Last year, for example, Davison recorded a video conversation with Bradon Straka, a right-wing influencer for the “Stop the Steal” conspiracy theory and a recently convicted January 6th rioter, in which the pair encouraged people to leave the Democratic Party. Davison used her Twitter account to promote the event, which she described as “Bradon & I on a livestream talking about the far left takeover of the Democratic Party in Washington.

Davison embraced radical Republican positions during her run for lieutenant governor as well. During the early days of COVID, she argued for “local control” over mask requirements, railed against “cancel culture and Marxism,” trashed the centrist Washington Women’s Caucus as “extreme far-left” because they did not endorse her, and referred to Democrats as “Socialists” for waiving bar exam requirements for law students during the COVID crisis.

During a 2020 legislative debate over whether to require comprehensive sex education in Washington state’s public schools, Davison relentlessly promoted a far-right disinformation campaign against the bill, joining a nationwide right-wing effort to mischaracterize the legislation as an attempt to teach five-year-olds about sex using “graphic photos and descriptions of sexuality and sexual acts.” During the same period, she also promoted a conspiracy theory about homeless people being a “COVID threat” to housed people promoted by right-wing radio personality Jason Antebi (“Rantz”), frequently tagged far-right Youtube pundit Ben Shapiro and his outlet, the Daily Wire, and began regularly adding the hashtag “#republican” to her tweets and touting her support from Republican elected officials and pundits from across the state.
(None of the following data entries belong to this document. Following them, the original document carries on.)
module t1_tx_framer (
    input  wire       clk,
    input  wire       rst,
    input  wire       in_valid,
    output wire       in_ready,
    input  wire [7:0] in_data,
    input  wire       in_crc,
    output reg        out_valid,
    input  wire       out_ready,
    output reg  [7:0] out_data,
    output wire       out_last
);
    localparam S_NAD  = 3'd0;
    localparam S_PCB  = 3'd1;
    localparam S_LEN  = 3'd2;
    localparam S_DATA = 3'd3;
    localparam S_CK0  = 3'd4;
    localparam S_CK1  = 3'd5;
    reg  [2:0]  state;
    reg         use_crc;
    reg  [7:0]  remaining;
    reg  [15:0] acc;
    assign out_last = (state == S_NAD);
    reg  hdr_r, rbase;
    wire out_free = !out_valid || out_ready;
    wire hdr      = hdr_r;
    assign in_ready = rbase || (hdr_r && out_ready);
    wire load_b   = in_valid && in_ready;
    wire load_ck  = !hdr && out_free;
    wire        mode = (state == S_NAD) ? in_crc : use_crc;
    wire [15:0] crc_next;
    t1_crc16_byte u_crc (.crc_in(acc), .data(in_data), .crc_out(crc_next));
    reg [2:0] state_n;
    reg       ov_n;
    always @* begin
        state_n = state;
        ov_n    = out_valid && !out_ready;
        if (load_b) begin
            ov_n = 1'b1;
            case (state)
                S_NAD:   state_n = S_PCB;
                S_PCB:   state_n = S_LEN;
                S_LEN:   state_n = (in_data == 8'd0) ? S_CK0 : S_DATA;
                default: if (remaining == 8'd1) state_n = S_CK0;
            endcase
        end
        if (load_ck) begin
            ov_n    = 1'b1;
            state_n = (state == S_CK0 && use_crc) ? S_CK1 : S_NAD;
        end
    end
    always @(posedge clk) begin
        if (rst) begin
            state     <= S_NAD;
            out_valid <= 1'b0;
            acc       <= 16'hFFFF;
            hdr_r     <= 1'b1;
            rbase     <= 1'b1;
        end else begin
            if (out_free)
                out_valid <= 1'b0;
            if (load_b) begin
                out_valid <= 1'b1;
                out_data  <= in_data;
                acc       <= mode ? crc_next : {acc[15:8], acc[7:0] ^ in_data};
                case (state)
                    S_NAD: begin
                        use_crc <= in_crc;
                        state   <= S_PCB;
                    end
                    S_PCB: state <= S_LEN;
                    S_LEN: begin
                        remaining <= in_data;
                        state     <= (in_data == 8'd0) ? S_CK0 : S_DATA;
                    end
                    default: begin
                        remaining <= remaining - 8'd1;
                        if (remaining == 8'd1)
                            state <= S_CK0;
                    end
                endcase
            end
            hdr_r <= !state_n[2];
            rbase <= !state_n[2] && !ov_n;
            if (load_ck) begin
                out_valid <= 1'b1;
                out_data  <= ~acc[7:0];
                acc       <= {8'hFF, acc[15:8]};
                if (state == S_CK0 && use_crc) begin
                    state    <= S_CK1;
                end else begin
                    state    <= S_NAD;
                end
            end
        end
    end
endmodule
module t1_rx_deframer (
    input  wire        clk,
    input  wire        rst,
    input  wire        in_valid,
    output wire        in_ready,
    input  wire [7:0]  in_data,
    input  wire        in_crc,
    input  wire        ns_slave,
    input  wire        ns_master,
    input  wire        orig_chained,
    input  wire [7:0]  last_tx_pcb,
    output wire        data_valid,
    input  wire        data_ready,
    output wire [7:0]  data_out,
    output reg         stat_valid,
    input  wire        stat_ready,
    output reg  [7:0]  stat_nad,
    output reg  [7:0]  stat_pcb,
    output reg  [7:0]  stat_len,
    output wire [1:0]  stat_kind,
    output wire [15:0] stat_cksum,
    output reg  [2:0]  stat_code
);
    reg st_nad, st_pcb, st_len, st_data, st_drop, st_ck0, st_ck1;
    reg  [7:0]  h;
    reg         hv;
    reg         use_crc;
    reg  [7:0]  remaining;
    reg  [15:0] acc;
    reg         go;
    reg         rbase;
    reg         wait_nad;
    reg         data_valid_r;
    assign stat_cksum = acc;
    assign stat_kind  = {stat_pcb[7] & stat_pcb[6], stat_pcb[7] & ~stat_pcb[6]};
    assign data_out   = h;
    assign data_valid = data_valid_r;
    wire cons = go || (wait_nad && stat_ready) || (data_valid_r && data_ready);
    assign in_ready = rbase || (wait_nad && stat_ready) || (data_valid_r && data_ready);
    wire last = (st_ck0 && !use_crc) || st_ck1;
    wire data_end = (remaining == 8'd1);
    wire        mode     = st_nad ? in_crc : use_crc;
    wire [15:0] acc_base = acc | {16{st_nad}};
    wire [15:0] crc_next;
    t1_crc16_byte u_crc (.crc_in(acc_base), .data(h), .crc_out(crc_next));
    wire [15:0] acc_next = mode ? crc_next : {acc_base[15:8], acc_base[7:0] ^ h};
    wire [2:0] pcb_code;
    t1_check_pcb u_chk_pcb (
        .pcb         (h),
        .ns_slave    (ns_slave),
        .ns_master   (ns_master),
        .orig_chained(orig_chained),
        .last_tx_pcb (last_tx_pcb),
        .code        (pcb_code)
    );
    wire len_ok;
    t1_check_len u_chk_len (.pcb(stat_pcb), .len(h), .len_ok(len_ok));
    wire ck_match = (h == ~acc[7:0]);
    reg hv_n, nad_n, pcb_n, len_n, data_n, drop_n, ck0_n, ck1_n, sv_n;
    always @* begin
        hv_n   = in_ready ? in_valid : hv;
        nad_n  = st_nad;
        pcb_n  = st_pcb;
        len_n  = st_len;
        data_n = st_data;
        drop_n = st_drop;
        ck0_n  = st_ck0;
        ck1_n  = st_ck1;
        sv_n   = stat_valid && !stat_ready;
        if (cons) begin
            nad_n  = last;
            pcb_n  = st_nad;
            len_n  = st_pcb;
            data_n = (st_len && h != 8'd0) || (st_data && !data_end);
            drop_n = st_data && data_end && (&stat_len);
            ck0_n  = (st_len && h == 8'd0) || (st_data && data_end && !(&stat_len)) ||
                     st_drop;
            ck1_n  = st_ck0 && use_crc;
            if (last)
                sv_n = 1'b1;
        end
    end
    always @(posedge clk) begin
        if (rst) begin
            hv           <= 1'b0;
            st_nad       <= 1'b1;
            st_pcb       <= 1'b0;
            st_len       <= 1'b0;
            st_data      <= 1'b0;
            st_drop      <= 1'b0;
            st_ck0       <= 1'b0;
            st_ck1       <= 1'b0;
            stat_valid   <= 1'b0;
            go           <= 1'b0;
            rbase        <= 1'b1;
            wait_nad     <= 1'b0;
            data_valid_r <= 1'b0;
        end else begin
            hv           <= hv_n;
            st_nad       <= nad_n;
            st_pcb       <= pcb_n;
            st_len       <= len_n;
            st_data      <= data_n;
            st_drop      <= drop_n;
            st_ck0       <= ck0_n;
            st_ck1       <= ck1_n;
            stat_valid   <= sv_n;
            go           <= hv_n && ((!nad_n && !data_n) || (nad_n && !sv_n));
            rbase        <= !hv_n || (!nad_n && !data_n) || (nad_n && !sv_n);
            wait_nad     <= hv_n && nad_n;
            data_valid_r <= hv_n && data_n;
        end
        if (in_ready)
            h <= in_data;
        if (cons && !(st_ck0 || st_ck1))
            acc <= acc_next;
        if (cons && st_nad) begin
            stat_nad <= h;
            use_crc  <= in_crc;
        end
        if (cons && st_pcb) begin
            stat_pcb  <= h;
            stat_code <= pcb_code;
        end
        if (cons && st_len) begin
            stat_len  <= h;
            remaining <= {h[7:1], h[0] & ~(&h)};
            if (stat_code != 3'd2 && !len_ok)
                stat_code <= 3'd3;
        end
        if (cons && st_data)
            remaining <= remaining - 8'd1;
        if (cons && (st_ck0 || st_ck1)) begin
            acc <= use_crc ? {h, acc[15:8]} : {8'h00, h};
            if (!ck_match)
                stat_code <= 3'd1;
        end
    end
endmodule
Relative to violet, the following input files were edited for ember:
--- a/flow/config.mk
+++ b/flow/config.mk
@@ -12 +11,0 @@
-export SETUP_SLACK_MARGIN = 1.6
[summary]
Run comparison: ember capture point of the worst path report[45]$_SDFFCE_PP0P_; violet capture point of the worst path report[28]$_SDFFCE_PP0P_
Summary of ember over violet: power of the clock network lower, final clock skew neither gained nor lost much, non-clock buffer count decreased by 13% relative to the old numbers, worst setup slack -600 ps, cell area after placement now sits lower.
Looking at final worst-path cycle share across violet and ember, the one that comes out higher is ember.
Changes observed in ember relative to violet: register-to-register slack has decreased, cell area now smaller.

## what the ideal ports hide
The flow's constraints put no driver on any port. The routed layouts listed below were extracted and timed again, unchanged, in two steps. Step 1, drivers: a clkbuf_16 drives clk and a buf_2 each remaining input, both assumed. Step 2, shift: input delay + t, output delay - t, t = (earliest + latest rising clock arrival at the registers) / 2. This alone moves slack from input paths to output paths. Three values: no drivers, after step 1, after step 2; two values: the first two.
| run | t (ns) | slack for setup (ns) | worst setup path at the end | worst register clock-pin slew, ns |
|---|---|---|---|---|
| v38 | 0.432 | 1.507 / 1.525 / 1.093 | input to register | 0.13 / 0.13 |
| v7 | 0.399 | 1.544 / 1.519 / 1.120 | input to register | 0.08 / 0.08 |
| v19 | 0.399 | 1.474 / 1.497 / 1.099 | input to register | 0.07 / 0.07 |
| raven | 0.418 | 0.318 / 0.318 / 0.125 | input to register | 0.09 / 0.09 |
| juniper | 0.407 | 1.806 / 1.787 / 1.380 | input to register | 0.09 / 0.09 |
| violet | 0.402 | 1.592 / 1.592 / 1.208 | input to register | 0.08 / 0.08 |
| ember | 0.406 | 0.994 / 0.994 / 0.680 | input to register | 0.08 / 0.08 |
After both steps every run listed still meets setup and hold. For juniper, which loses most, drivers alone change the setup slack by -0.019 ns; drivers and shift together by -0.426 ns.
Source: an optimization exercise on an open RTL-to-GDS flow (aim: small area, a short achievable clock period and few clock cycles). Production flows keep margins and buffers that such runs may drop. Only simulation tests tie the RTL to the original design; equivalence was not proved.

==> job 4386: inputs <==
Design dwmac_lanes, start of the top module:
module dwmac_lanes (
    input  wire          clk,
    input  wire          rst,
    input  wire          in_valid,
    output wire          in_ready,
    input  wire          in_last,
    input  wire [31:0]   in_src,      
    input  wire [31:0]   in_wt,       
    input  wire [127:0]  in_bias,     
    input  wire [127:0]  in_scale,    
    input  wire [7:0]    in_zp,       
    output reg           out_valid,
    input  wire          out_ready,
    output reg  [31:0]   out_data     
);
==> module dwmac_req, before the edit <==
module dwmac_req (
    input  wire        clk,
    input  wire        rst,
    input  wire        in_v,
    input  wire [1:0]  in_l,
    input  wire [31:0] t,
    input  wire [31:0] scale,
    input  wire [7:0]  zp,
    output wire        out_v,
    output wire [1:0]  out_l,
    output reg  [7:0]  q
);
    wire        st  = t[31];
    wire [31:0] mag = st ? (~t + 32'd1) : t;
    wire [4:0]  lz;
    dwmac_lzc32 u_lzc (.a(mag), .lz(lz));
    wire [31:0] nm  = mag << lz;
    wire        rnd = nm[7] & ((|nm[6:0]) | nm[8]);
    wire        tz     = (t == 32'd0);
    wire        ss     = scale[31];
    wire [7:0]  es     = scale[30:23];
    wire        s_max  = (es == 8'hff);
    wire        s_nan  = s_max && (scale[22:0] != 23'd0);
    wire        s_inf  = s_max && (scale[22:0] == 23'd0);
    wire        s_zero = (es == 8'h00);
    wire [26:0] bx = {2'b01, scale[22:0], 1'b0};
    wire [12:0] b_one, b_two, b_neg;
    genvar gi;
    generate
        for (gi = 0; gi < 13; gi = gi + 1) begin : be
            wire x2 = bx[2*gi+2];
            wire x1 = bx[2*gi+1];
            wire x0 = bx[2*gi];
            assign b_one[gi] = x1 ^ x0;
            assign b_two[gi] = (x2 & ~x1 & ~x0) | (~x2 & x1 & x0);
            assign b_neg[gi] = x2 & ~(x1 & x0);
        end
    endgenerate
    reg  [22:0] a1, b1;
    reg  [12:0] one1, two1, neg1;
    reg         r1;
    reg  [4:0]  lz1;
    reg  [7:0]  es1;
    reg         ps1, zero1, sat1, nan1, v1;
    reg  [1:0]  l1;
    reg  [7:0]  zp1;
    always @(posedge clk) begin
        a1    <= nm[30:8];
        r1    <= rnd;
        b1    <= scale[22:0];
        one1  <= b_one;
        two1  <= b_two;
        neg1  <= b_neg;
        lz1   <= lz;
        es1   <= es;
        ps1   <= st ^ ss;
        nan1  <= s_nan || (s_inf && tz);
        sat1  <= s_inf;
        zero1 <= tz || s_zero;
        zp1   <= zp;
        l1    <= in_l;
        v1    <= in_v && !rst;
    end
    wire [23:0] sa = {1'b1, a1};
    wire [23:0] sb = {1'b1, b1};
    wire [8:0]  e1 = {1'b0, es1} + {4'd0, ~lz1};       
    wire [8:0]  kk = 9'd134 - e1;
    wire [47:0] ps, pc;
    wire [47:0] pw = ps + pc;
    dwmac_mul_tree u_mul (
        .sa  (sa),
        .sb  (sb),
        .r   (r1),
        .one (one1),
        .two (two1),
        .neg (neg1),
        .s   (ps),
        .c   (pc)
    );
    reg  [47:22] p;
    reg         stk;                     
    reg  [3:0]  k2;
    reg         hugeA, hugeB, tinyA, tinyB;
    reg         ps2, zero2, sat2, nan2, v2;
    reg  [1:0]  l2;
    reg  [7:0]  zp2;
    always @(posedge clk) begin
        p     <= pw[47:22];
        stk   <= |pw[21:0];
        k2    <= kk[3:0];
        hugeA <= (e1 >= 9'd135);
        hugeB <= (e1 == 9'd134);
        tinyA <= (e1 < 9'd125);
        tinyB <= (e1 == 9'd125);
        ps2   <= ps1;
        nan2  <= nan1;
        sat2  <= sat1;
        zero2 <= zero1;
        zp2   <= zp1;
        l2    <= l1;
        v2    <= v1 && !rst;
    end
    wire        n     = p[47];
    wire        huge  = hugeA || (hugeB && n);
    wire        tiny  = tinyA || (tinyB && !n);
    wire        lsb24 = n ? p[24] : p[23];
    wire        rb24  = n ? p[23] : p[22];
    wire        stk24 = stk || (n && p[22]);
    wire        inc   = rb24 && (stk24 || lsb24);
    wire [56:0] wp    = {9'd0, p, 22'd0} >> k2;    
    wire [8:0]  ip    = wp[47:39];
    wire        hb    = wp[38];
    reg  [22:0] lm;                           
    integer     j;
    always @(*)
        for (j = 0; j < 23; j = j + 1)
            lm[j] = (j <= 13) || ({1'b0, k2} >= j - 13);
    wire        lnz   = (|(p[46:24] & lm)) || (!n && p[23]);
    wire        lall  = (&(p[46:24] | ~lm)) && (n || p[23]);
    wire        c     = inc && lall;
    wire        rbit  = c ? (hb || ip[0]) : (hb && (lnz || inc || ip[0]));
    wire signed [11:0] v = ps2 ? ($signed({4'd0, zp2}) - $signed({3'd0, ip}) - $signed({11'd0, rbit}))
                               : ($signed({4'd0, zp2}) + $signed({3'd0, ip}) + $signed({11'd0, rbit}));
    always @(*) begin
        if (nan2)
            q = 8'd0;
        else if (sat2)
            q = ps2 ? 8'd0 : 8'd255;
        else if (zero2 || tiny)
            q = zp2;
        else if (huge)
            q = ps2 ? 8'd0 : 8'd255;
        else if (v < 12'sd0)
            q = 8'd0;
        else if (v > 12'sd255)
            q = 8'd255;
        else
            q = v[7:0];
    end
    assign out_v = v2;
    assign out_l = l2;
endmodule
Perhaps more noteworthy for a city attorney candidate, Davison’s social media history shows her embracing Seattle Police Officer Guild President Mike Solan. Solan notoriously blamed the January 6th riots on the BLM movement, and publicly follows known white supremacists on social media. Davison, who posted a graphic of a Thin Blue Line flag at the height of Black Lives Matter protests in 2020, featured Solan on her “After Homeschool” video series in May 2020. In the video, the two championed the reactionary statement that the “overwhelming majority of homeless people in Seattle choose that lifestyle.” 

Given her history of espousing right-wing talking points alongside conspiracy theorists, it’s not surprising that Davison has called state mask mandates an unfair “double standard” compared to the “lawless” existence of people living in homeless encampments.

Davison has portrayed herself as a centrist, middle-ground alternative to Thomas-Kennedy, but her own radical Twitter history suggests otherwise.

9 thoughts on “The Other City Attorney Candidate’s Radical Tweets”

  1. Erica: I have good news and more good news for you ! …I am currently officially projecting that those candidates which promised the most free stuff are going to win in the upcoming elections. The good news is: these are all the same candidates which you personally endorse. The additional good news is: This will accelerate the decline of Seattle by Progressivism. It is so entertaining to watch as Seattle turns into the next shit-hole city, gets what all of you deserve, and I am proven correct again. Had enough yet Seattle? You can change this anytime you want….but you won’t. HA HA. Steve Willie.

  2. Quite a twisting of Davison’s actual tweets – try reading them again – but not surprising since your endorsement goes to NTK. Matched against Davison, NTK’s tweets, etc. seem far more compromising for someone running to take over the City Attorney’s responsibilities.

    1. This site is not real news – it’s more like advertising for far left and abolitionist candidates. Wouldn’t be surprised if candidates Are paying this reporter to write these articles.

      1. Publicola is center left at best. “Progressives” are barely to the left of liberals, and are nowhere near the far left where groups like Antifa, BLM, and the USM dwell.